Tuesday, July 12, 2016

Tour de France or Neighborhood Ride: Wear Your Helmet

Charlie Hastings, DO, fits a helmet
on a child. He routinely talks to his
patients about helmet safety.
  Whether or not you’re following only the second Texan to compete in the prestigious Tour de France bicycle race (Lawson Craddock of Houston, after Lance Armstrong), the event is a good reminder of the importance of safe cycling. Tour competitors wear a helmet while riding. The physicians of the Texas Medical Association (TMA) encourage physical activity, such as cycling, and urge the use of a properly fitted helmet when doing so.

“I love cycling and love seeing kids, including my own, riding bikes (with helmets on),” said William (Charlie) Hastings, DO, a pediatrician in Spearman, a town on the northern edge of the Texas panhandle. “Bicycles are a great tool for exercise, transportation, relieving stress, and for just having fun.

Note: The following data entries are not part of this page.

**config.mk**
```make
export PLATFORM = sky130hd
export DESIGN_NAME = rv_core
export DESIGN_NICKNAME = d
export VERILOG_FILES = /design/src/hdl/rv_pkg.sv /design/src/hdl/rv_alu.sv /design/src/hdl/rv_control.sv /design/src/hdl/rv_core.sv /design/src/hdl/rv_decoder.sv
export SDC_FILE = /design/constraint.sdc
export NUM_CORES = 1
export LEC_CHECK = 0
export ABC_AREA = 1
export BUFFER_PORTS_ARGS = -buffer_cell sky130_fd_sc_hd__buf_4
export CAP_MARGIN = 20
export CELL_PAD_IN_SITES_DETAIL_PLACEMENT = 1
export CELL_PAD_IN_SITES_GLOBAL_PLACEMENT = 2
export CORE_MARGIN = 4
export CORE_UTILIZATION = 31
export DETAILED_ROUTE_END_ITERATION = 10
export PLACE_DENSITY_LB_ADDON = 0.1
export SETUP_SLACK_MARGIN = 0.1
export SLEW_MARGIN = 10
export SYNTH_ARGS = -nofsm -noshare
export SYNTH_HDL_FRONTEND = slang
export SYNTH_SLANG_ARGS = --single-unit
```
**constraint.sdc**
```tcl
create_clock -name clk -period 4.2 [get_ports clk]
set_clock_uncertainty 0.2 [all_clocks]
set_input_delay 0.63 -clock clk [delete_from_list [all_inputs] [get_ports clk]]
set_output_delay 0.63 -clock clk [all_outputs]
set_load 0.03 [all_outputs]
```
**src/hdl/rv_pkg.sv**
```systemverilog
`default_nettype none
// ******************************
// RV32I subset core types, opcodes and boot vectors
// ******************************

package rv_pkg;

   typedef logic [31:0] word_t;
   typedef logic [15:0] addr_t;

   // Supported major opcodes
   typedef enum logic [6:0] {
      ALU_R  = 7'b0110011,
      ALU_I  = 7'b0010011,
      LOAD   = 7'b0000011,
      STORE  = 7'b0100011,
      BRANCH = 7'b1100011,
      JAL    = 7'b1101111,
      JALR   = 7'b1100111,
      LUI    = 7'b0110111
   } opcode_e;

   // Encoded as {inst[30], funct3}
   typedef enum logic [3:0] {
      ADD  = 4'b0000,
      SUB  = 4'b1000,
      SLL  = 4'b0001,
      SLT  = 4'b0010,
      SLTU = 4'b0011,
      XOR  = 4'b0100,
      SRL  = 4'b0101,
      SRA  = 4'b1101,
      OR   = 4'b0110,
      AND  = 4'b0111
   } alu_fn_e;

   // SP_VEC waits for the reset vector, SP_WR for the stack pointer
   typedef enum logic [3:0] {
      RESET_VEC, SP_VEC, SP_WR, FETCH, WAIT_INST, EXECUTE,
      WAIT_RS1, WAIT_RS2, WAIT_LOAD, WRITE, FAULT
   } state_e;

   localparam addr_t      VEC_RESET = 16'h0080;
   localparam addr_t      VEC_SP    = 16'h0084;
   localparam logic [4:0] SP_REG    = 5'd2;

endpackage

`default_nettype wire

```
**src/hdl/rv_alu.sv**
```systemverilog
`timescale 1ns/1ns
`default_nettype none
// ******************************
// RV32I ALU with branch compare flags
// ******************************

module rv_alu
   import rv_pkg::*;
(
   input  wire word_t   i_a,
   input  wire word_t   i_b,
   input  wire alu_fn_e i_fn,
   output word_t        o_result,
   output logic         o_zero,
   output logic         o_lt,
   output logic         o_ltu
);

   logic [4:0] shamt;

   assign shamt = i_b[4:0];

   // Flags do not depend on the function code
   assign o_zero = (i_a == i_b);
   assign o_lt   = ($signed(i_a) < $signed(i_b));
   assign o_ltu  = (i_a < i_b);

   always_comb begin
      case (i_fn)
         ADD:     o_result = i_a + i_b;
         SUB:     o_result = i_a - i_b;
         SLL:     o_result = i_a << shamt;
         SLT:     o_result = {31'd0, o_lt};
         SLTU:    o_result = {31'd0, o_ltu};
         XOR:     o_result = i_a ^ i_b;
         SRL:     o_result = i_a >> shamt;
         SRA:     o_result = word_t'($signed(i_a) >>> shamt);
         OR:      o_result = i_a | i_b;
         AND:     o_result = i_a & i_b;
         default: o_result = i_a + i_b;
      endcase
   end

endmodule

`default_nettype wire

```
**src/hdl/rv_control.sv**
```systemverilog
`timescale 1ns/1ns
`default_nettype none
// ******************************
// Multi-cycle control FSM
// Sequences boot, fetch, operand and load reads and writeback
// ******************************

module rv_control
   import rv_pkg::*;
(
   input  wire          clk,
   input  wire          i_rst_n,
   output addr_t        o_addr,
   output logic         o_rd_en,
   input  wire word_t   i_rd_data,
   input  wire          i_rd_valid,
   output logic         o_wr_en,
   output word_t        o_wr_data,
   input  wire opcode_e i_opcode,
   input  wire [4:0]    i_rd,
   input  wire [4:0]    i_rs1,
   input  wire [4:0]    i_rs2,
   input  wire [2:0]    i_funct3,
   input  wire word_t   i_imm,
   input  wire          i_need_rs1,
   input  wire          i_need_rs2,
   input  wire          i_use_rs2,
   input  wire          i_legal,
   input  wire word_t   i_alu_result,
   input  wire          i_zero,
   input  wire          i_lt,
   input  wire          i_ltu,
   output logic         o_load_inst,
   output word_t        o_inst,
   output word_t        o_op_a,
   output word_t        o_op_b,
   output logic         o_fault
);

   state_e state;
   addr_t  pc;
   addr_t  pc_next;
   word_t  s1_data;
   word_t  s2_data;
   logic   s1_valid;
   logic   s2_valid;
   logic   s1_ok;
   logic   s2_ok;
   logic   taken;
   word_t  wb_data;
   word_t  ld_shift;
   word_t  ld_data;

   // Register n sits at byte address 4n
   function automatic addr_t reg_addr(input logic [4:0] idx);
      return {9'd0, idx, 2'b00};
   endfunction

   assign o_inst      = i_rd_data;
   assign o_load_inst = (state == WAIT_INST) && i_rd_valid;
   assign o_op_a      = s1_data;
   assign o_op_b      = i_use_rs2 ? s2_data : i_imm;
   assign o_fault     = (state == FAULT);

   // x0 is never read, its operand stays at the cleared zero
   assign s1_ok = !i_need_rs1 || s1_valid || (i_rs1 == 5'd0);
   assign s2_ok = !i_need_rs2 || s2_valid || (i_rs2 == 5'd0);

   always_comb begin
      case (i_funct3)
         3'b000:  taken = i_zero;
         3'b001:  taken = !i_zero;
         3'b100:  taken = i_lt;
         3'b101:  taken = !i_lt;
         3'b110:  taken = i_ltu;
         default: taken = !i_ltu;
      endcase
   end

   always_comb begin
      case (i_opcode)
         BRANCH:  pc_next = taken ? pc + i_imm[15:0] : pc + 16'd4;
         JAL:     pc_next = pc + i_imm[15:0];
         JALR:    pc_next = {i_alu_result[15:1], 1'b0};
         default: pc_next = pc + 16'd4;
      endcase
   end

   always_comb begin
      case (i_opcode)
         JAL, JALR: wb_data = {16'd0, pc + 16'd4};
         LUI:       wb_data = i_imm;
         default:   wb_data = i_alu_result;
      endcase
   end

   // Load address stays on o_addr until the data returns
   assign ld_shift = i_rd_data >> {o_addr[1:0], 3'b000};

   always_comb begin
      case (i_funct3)
         3'b000:  ld_data = {{24{ld_shift[7]}}, ld_shift[7:0]};
         3'b001:  ld_data = {{16{ld_shift[15]}}, ld_shift[15:0]};
         3'b100:  ld_data = {24'd0, ld_shift[7:0]};
         3'b101:  ld_data = {16'd0, ld_shift[15:0]};
         default: ld_data = i_rd_data;
      endcase
   end

   always_ff @(posedge clk) begin
      if (o_load_inst) begin
         s1_data <= '0;
         s2_data <= '0;
      end else if (i_rd_valid && state == WAIT_RS1) begin
         s1_data <= i_rd_data;
      end else if (i_rd_valid && state == WAIT_RS2) begin
         s2_data <= i_rd_data;
      end
   end

   always_ff @(posedge clk or negedge i_rst_n) begin
      if (!i_rst_n) begin
         state     <= RESET_VEC;
         pc        <= '0;
         o_addr    <= '0;
         o_rd_en   <= 1'b0;
         o_wr_en   <= 1'b0;
         o_wr_data <= '0;
         s1_valid  <= 1'b0;
         s2_valid  <= 1'b0;
      end else begin
         o_rd_en <= 1'b0;
         o_wr_en <= 1'b0;
         case (state)
            RESET_VEC: begin
               o_addr  <= VEC_RESET;
               o_rd_en <= 1'b1;
               state   <= SP_VEC;
            end
            SP_VEC: if (i_rd_valid) begin
               pc      <= i_rd_data[15:0];
               o_addr  <= VEC_SP;
               o_rd_en <= 1'b1;
               state   <= SP_WR;
            end
            SP_WR: if (i_rd_valid) begin
               o_addr    <= reg_addr(SP_REG);
               o_wr_data <= i_rd_data;
               o_wr_en   <= 1'b1;
               state     <= WRITE;
            end
            // Fetch goes out right after a write
            FETCH, WRITE: begin
               o_addr  <= pc;
               o_rd_en <= 1'b1;
               state   <= WAIT_INST;
            end
            WAIT_INST: if (i_rd_valid) begin
               s1_valid <= 1'b0;
               s2_valid <= 1'b0;
               state    <= EXECUTE;
            end
            EXECUTE: begin
               if (!i_legal) begin
                  state <= FAULT;
               end else if (!s1_ok) begin
                  o_addr  <= reg_addr(i_rs1);
                  o_rd_en <= 1'b1;
                  state   <= WAIT_RS1;
               end else if (!s2_ok) begin
                  o_addr  <= reg_addr(i_rs2);
                  o_rd_en <= 1'b1;
                  state   <= WAIT_RS2;
               end else begin
                  pc <= pc_next;
                  case (i_opcode)
                     LOAD: begin
                        o_addr  <= i_alu_result[15:0];
                        o_rd_en <= 1'b1;
                        state   <= WAIT_LOAD;
                     end
                     STORE: begin
                        o_addr    <= i_alu_result[15:0];
                        o_wr_data <= s2_data;
                        o_wr_en   <= 1'b1;
                        state     <= WRITE;
                     end
                     BRANCH: state <= FETCH;
                     ALU_R, ALU_I, LUI, JAL, JALR: begin
                        if (i_rd != 5'd0) begin
                           o_addr    <= reg_addr(i_rd);
                           o_wr_data <= wb_data;
                           o_wr_en   <= 1'b1;
                           state     <= WRITE;
                        end else begin
                           state <= FETCH;
                        end
                     end
                     default: state <= FAULT;
                  endcase
               end
            end
            WAIT_RS1: if (i_rd_valid) begin
               s1_valid <= 1'b1;
               state    <= EXECUTE;
            end
            WAIT_RS2: if (i_rd_valid) begin
               s2_valid <= 1'b1;
               state    <= EXECUTE;
            end
            WAIT_LOAD: if (i_rd_valid) begin
               if (i_rd != 5'd0) begin
                  o_addr    <= reg_addr(i_rd);
                  o_wr_data <= ld_data;
                  o_wr_en   <= 1'b1;
                  state     <= WRITE;
               end else begin
                  state <= FETCH;
               end
            end
            // Sticky until reset
            default: state <= FAULT;
         endcase
      end
   end

endmodule

`default_nettype wire

```
**src/hdl/rv_core.sv**
```systemverilog
`timescale 1ns/1ns
`default_nettype none
// ******************************
// RV32I subset core, registers held in external memory
// ******************************

module rv_core
   import rv_pkg::*;
(
   input  wire        clk,
   input  wire        i_rst_n,
   output addr_t      o_addr,
   output logic       o_rd_en,
   input  wire word_t i_rd_data,
   input  wire        i_rd_valid,
   output logic       o_wr_en,
   output word_t      o_wr_data,
   output logic       o_fault
);

   opcode_e    opcode;
   alu_fn_e    alu_fn;
   logic [4:0] rd;
   logic [4:0] rs1;
   logic [4:0] rs2;
   logic [2:0] funct3;
   word_t      imm;
   word_t      inst;
   word_t      op_a;
   word_t      op_b;
   word_t      alu_result;
   logic       need_rs1;
   logic       need_rs2;
   logic       use_rs2;
   logic       legal;
   logic       load_inst;
   logic       zero;
   logic       lt;
   logic       ltu;

   rv_control control_i (
      .clk          (clk),
      .i_rst_n      (i_rst_n),
      .o_addr       (o_addr),
      .o_rd_en      (o_rd_en),
      .i_rd_data    (i_rd_data),
      .i_rd_valid   (i_rd_valid),
      .o_wr_en      (o_wr_en),
      .o_wr_data    (o_wr_data),
      .i_opcode     (opcode),
      .i_rd         (rd),
      .i_rs1        (rs1),
      .i_rs2        (rs2),
      .i_funct3     (funct3),
      .i_imm        (imm),
      .i_need_rs1   (need_rs1),
      .i_need_rs2   (need_rs2),
      .i_use_rs2    (use_rs2),
      .i_legal      (legal),
      .i_alu_result (alu_result),
      .i_zero       (zero),
      .i_lt         (lt),
      .i_ltu        (ltu),
      .o_load_inst  (load_inst),
      .o_inst       (inst),
      .o_op_a       (op_a),
      .o_op_b       (op_b),
      .o_fault      (o_fault)
   );

   rv_decoder decoder_i (
      .clk        (clk),
      .i_rst_n    (i_rst_n),
      .i_load     (load_inst),
      .i_inst     (inst),
      .o_opcode   (opcode),
      .o_rd       (rd),
      .o_rs1      (rs1),
      .o_rs2      (rs2),
      .o_funct3   (funct3),
      .o_imm      (imm),
      .o_alu_fn   (alu_fn),
      .o_need_rs1 (need_rs1),
      .o_need_rs2 (need_rs2),
      .o_use_rs2  (use_rs2),
      .o_legal    (legal)
   );

   rv_alu alu_i (
      .i_a      (op_a),
      .i_b      (op_b),
      .i_fn     (alu_fn),
      .o_result (alu_result),
      .o_zero   (zero),
      .o_lt     (lt),
      .o_ltu    (ltu)
   );

endmodule

`default_nettype wire

```
**src/hdl/rv_decoder.sv**
```systemverilog
`timescale 1ns/1ns
`default_nettype none
// ******************************
// Instruction register and field/immediate decoder
// ******************************

module rv_decoder
   import rv_pkg::*;
(
   input  wire         clk,
   input  wire         i_rst_n,
   input  wire         i_load,
   input  wire word_t  i_inst,
   output opcode_e     o_opcode,
   output logic [4:0]  o_rd,
   output logic [4:0]  o_rs1,
   output logic [4:0]  o_rs2,
   output logic [2:0]  o_funct3,
   output word_t       o_imm,
   output alu_fn_e     o_alu_fn,
   output logic        o_need_rs1,
   output logic        o_need_rs2,
   output logic        o_use_rs2,
   output logic        o_legal
);

   word_t      inst;
   logic [2:0] f3;

   always_ff @(posedge clk or negedge i_rst_n) begin
      if (!i_rst_n) begin
         inst <= '0;
      end else if (i_load) begin
         inst <= i_inst;
      end
   end

   assign f3       = inst[14:12];
   assign o_opcode = opcode_e'(inst[6:0]);
   assign o_rd     = inst[11:7];
   assign o_rs1    = inst[19:15];
   assign o_rs2    = inst[24:20];
   assign o_funct3 = f3;

   always_comb begin
      o_imm      = {{20{inst[31]}}, inst[31:20]};
      o_alu_fn   = ADD;
      o_need_rs1 = 1'b0;
      o_need_rs2 = 1'b0;
      o_use_rs2  = 1'b0;
      o_legal    = 1'b1;
      case (o_opcode)
         ALU_R: begin
            o_need_rs1 = 1'b1;
            o_need_rs2 = 1'b1;
            o_use_rs2  = 1'b1;
            o_alu_fn   = alu_fn_e'({inst[30] & (f3 == 3'b000 || f3 == 3'b101), f3});
         end
         ALU_I: begin
            // Bit 30 is part of the immediate except for shifts
            o_need_rs1 = 1'b1;
            o_alu_fn   = alu_fn_e'({inst[30] & (f3 == 3'b101), f3});
         end
         LOAD: begin
            o_need_rs1 = 1'b1;
         end
         STORE: begin
            o_imm      = {{20{inst[31]}}, inst[31:25], inst[11:7]};
            o_need_rs1 = 1'b1;
            o_need_rs2 = 1'b1;
            o_legal    = (f3 == 3'b010);
         end
         BRANCH: begin
            o_imm      = {{19{inst[31]}}, inst[31], inst[7], inst[30:25], inst[11:8], 1'b0};
            o_need_rs1 = 1'b1;
            o_need_rs2 = 1'b1;
            o_use_rs2  = 1'b1;
            o_alu_fn   = f3[2] ? (f3[1] ? SLTU : SLT) : SUB;
            o_legal    = (f3[2:1] != 2'b01);
         end
         JAL: begin
            o_imm = {{11{inst[31]}}, inst[31], inst[19:12], inst[20], inst[30:21], 1'b0};
         end
         JALR: begin
            o_need_rs1 = 1'b1;
         end
         LUI: begin
            o_imm = {inst[31:12], 12'd0};
         end
         default: begin
            o_legal = 1'b0;
         end
      endcase
   end

endmodule

`default_nettype wire

```
==> metrics, run 1 <==
I/O pin total=86; detailed-route wire length=139 mm; Final Wtd Congestion=1.04; setup TNS=-9240 ps; Port Buffers=85; failing checks=setup timing; Synth cell types=63; cell mode on critical path=nor2_4; crit start category=flip-flop; initial antenna violation count=1; Clock Sinks=168; Die Ht=263 µm; f_max=221 MHz; Via Count=29.3k; # placed instances=4945; post-route ant nets=0; crit-path max FO=6; CP max-delay cell=dfrtp_2; Final setup viols=48; Mapped Area=20100 µm²; initial drt markers=2248; CP arrival=4710 ps; gr usage total=37.5%; status=finished with violations; CTS root buf=clkbuf_16; largest net degree at the start of global routing=59; Hold Path Class=in2async; fin area=31500 µm²; worst r2r src=decoder_i.inst[4]$_DFFE_PN0P_; CTS tree=built; Die ar.=69000 µm²; # fillers=8356; slew at the pin closest to its max-slew limit=1030 ps; worst slack at placement=-1020 ps; Post-DP Area=26900 µm²; first-pass GRT wire length=196 mm; layout cells sized above 1=36.9%; Critical R2R Capture=control_i.pc[14]$_DFFE_PN0P_; Initial Util=31.2%; Crit Path Class=reg2reg; Tmin final=4520 ps; max-slew violations=0; Die X=263 µm; Reg2Reg Setup Slack=-320 ps; nets=4359; core box area=64300 µm²; fraction of registers with async set or reset after synthesis=61.9%; ant diodes=0; Routed WL per cell=27.3 µm; Cell Count, Final, Fillers Out=5086; Clock Latency Late Sink=470 ps; area delta synth->final=56.7%; vias in the first global route=30.1k; Final period util=108%; FF-to-FF path depth=35; Worst slew margin=30.8%; RSZ-0062 raised after global routing=true; Crit. End Element=flip-flop; Yosys reg bits=168; register area share after synthesis=19.3%; CP required=4390 ps; Final Hold Fails=0; max-cap violations=0; CTS H-tree depth=4; Via-to-Cell Ratio=5.76; Post-CTS Hold Fix Bufs=0; Clock Pin Slew Worst Setup and Hold Paths=80 ps; Num CTS Buffers=17; ys flop type=dfrtp_1; Std-Cell Rows=93; setup ws final=-321 ps; CTS Buffer Depth=2; syn_area_per_cell=5.80 µm²; yosys warns=0; Synth Instances=3465; Max stage delay on crit path=460 ps; first drt pass iteration count=6; DRC errors left=0; total gr overflow=0; HPWL after DPL=110 mm; Post-Syn Nets=3606; number of synthesized flops with an enable pin=0
-- final cells by class --
type | count | area (µm²) | share of cell area, %
clock buffer | 17 | 425 | 1.35
clock inverter | 15 | 178 | 0.564
inverter | 438 | 1710 | 5.43
multi-input combinational | 2681 | 16700 | 52.9
sequential | 168 | 3890 | 12.3
tap | 855 | 1070 | 3.40
timing repair buffer | 912 | 7570 | 24.0
-- registers in the layout, summed over array words and instances, names as in the netlist --
name	count
control_i.pc	16
control_i.o_addr	16
control_i.s1_valid	1
control_i.state	4
control_i.s2_valid	1
control_i.o_wr_data	32
control_i.o_wr_en	1
decoder_i.inst	32
control_i.s2_data	32
control_i.o_rd_en	1
control_i.o_op_a	32
-- what timing repair did --
action / in CTS / in global routing
gates resized for setup: 410 / 444
endpoints found under the setup margin: 64 / 64
pin swaps: 101 / 223
setup buffers: 54 / 55
cloned: 2 / 3
endpoints found under the hold margin: 0 / 0
-- routing by layer --
metal  up-vias  global-route usage (%)  part of all wire [%]
met5         -                       0                     0
met4         0                    23.0                   7.9
met3       415                    4.28                   6.0
met2      1277                    63.3                    46
met1     14475                    45.7                    40
li1      13118                       -                     -
-- stage by stage --
step | util [%] | hold slack [ps]
final | 48.9 | 64.0
after CTS | 45.6 | 83.7
after detailed placement | 41.7 | 294
after global placement | 41.7 | 277
after global routing | 48.9 | 113
after floorplan | - | 134
-- worst max path at each step --
stage	end	startpoint	depth (start not counted)	slack [ps]
floorplan	control_i.pc[15]$_DFFE_PN0P_	decoder_i.inst[4]$_DFFE_PN0P_	36	20
global placement	control_i.pc[1]$_DFFE_PN0P_	decoder_i.inst[4]$_DFFE_PN0P_	30	-910
detailed placement	control_i.pc[13]$_DFFE_PN0P_	decoder_i.inst[1]$_DFFE_PN0P_	29	-1020
CTS	control_i.pc[6]$_DFFE_PN0P_	decoder_i.inst[5]$_DFFE_PN0P_	33	-430
global route	control_i.pc[13]$_DFFE_PN0P_	decoder_i.inst[4]$_DFFE_PN0P_	35	-510
finish	control_i.pc[14]$_DFFE_PN0P_	decoder_i.inst[4]$_DFFE_PN0P_	35	-320
-- cells in the final DEF, fill, tap and decap left out, types with 24 or more instances in the layout --
master    instances
buf_4           819
nand2_1         659
inv_1           360
a21oi_1         282
nand3_1         279
o21ai_0         256
nor2_1          243
nand2_2         109
dfrtp_1         100
ha_1             80
dfxtp_1          64
o21ai_2          61
o21ai_1          56
a21oi_2          55
nand3_2          55
inv_2            54
buf_6            53
o211ai_1         46
nor2_4           42
nand2_4          41
nor2_2           34
a211oi_1         32
xor2_1           29
buf_12           27
ha_4             25
nand4_1          24
-- critical path: cells and delay by family (launching register included) --
family                     cells  cell delay [ps]
and+or+nand+nor               18             1950
AOI/OAI and AO/OA              6              630
DFF                            1              460
buffers and inverters         10              960
adders and majority gates      1              210
-- cells by family after synthesis --
logic type | count (synthesis) | share of synthesized area [%]
adder cells (fa/ha/maj) | 106 | 6.64
AO/OA/AOI/OAI | 964 | 27.0
buffers and inverters | 616 | 11.9
XOR/XNOR | 31 | 1.35
multiplexers | 8 | 0.405
AND/OR/NAND/NOR | 1572 | 33.4
flip-flops | 168 | 19.3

But as with all sports and activities, risks are involved.”

Each year in the United States, bicycle-related injuries send nearly 500,000 people to the emergency department, according to the Centers for Disease Control and Prevention. Injuries range from minor scrapes and bruises to severe head injuries and death. Head injury is the most common cause of death and serious disability from bike crashes.

"I have treated a lot of minor bicycle-related injuries, and a few more serious ones,” said Dr. Hastings, “and have experienced my share of injuries in 20 years of riding and racing bikes. If it weren’t for my helmet, a few could have been more severe.”

National statistics support this notion. Helmets have been shown to prevent nearly 85 percent of brain injuries, and can even help reduce injuries to the forehead and midface in crashes. To do their job, however, helmets must fit well and be worn low on the forehead just above the brow.

Dr. Hastings promotes helmet use and safety to young patients in his practice. “I commonly tell my patients we can fix an injured arm or leg a lot easier than an injured brain,” he said. Dr. Hastings also reminds his patients a head injury can occur even at slow speeds because the ground (especially paved surfaces) can be unforgiving. And with hands on the bike, breaking a fall can be difficult.

In addition to urging bike safety in his practice, Dr. Hastings recently fit helmets at a local TMA Hard Hats for Little Heads event and supports the program’s motto, “Get Moving. Stay Safe. Wear a Helmet.” The bike helmet giveaway program encourages helmet use when participating in sports on wheels: biking, inline skating, skateboarding, and riding a scooter.

TMA urges children and adults to wear the appropriate helmet for the appropriate sport, and ensure it is properly fitted and structurally sound. This TMA video describes how a helmet should fit for maximum protection.

Wearing a helmet that is too big, too small, old, or unbuckled will not fully protect a head. Also, helmets wear out and should be replaced every few years, or when a child outgrows a helmet.

In addition to wearing a properly fitted helmet and other safety gear, Dr. Hastings says cyclists can decrease the risk of injury by keeping their bike well-maintained, wearing high-visibility clothing, and learning and practicing road safety.

While your rides might not take you the nearly 2,200 miles (3,535 kilometers) of the Tour de France, doctors say it’s always the smart decision to wear your helmet whether you’re riding to a friend’s house in your neighborhood or taking to the streets and byways.

Since the Hard hats for Little Heads program began in 1994, TMA has given away more than 240,000 helmets to Texas children.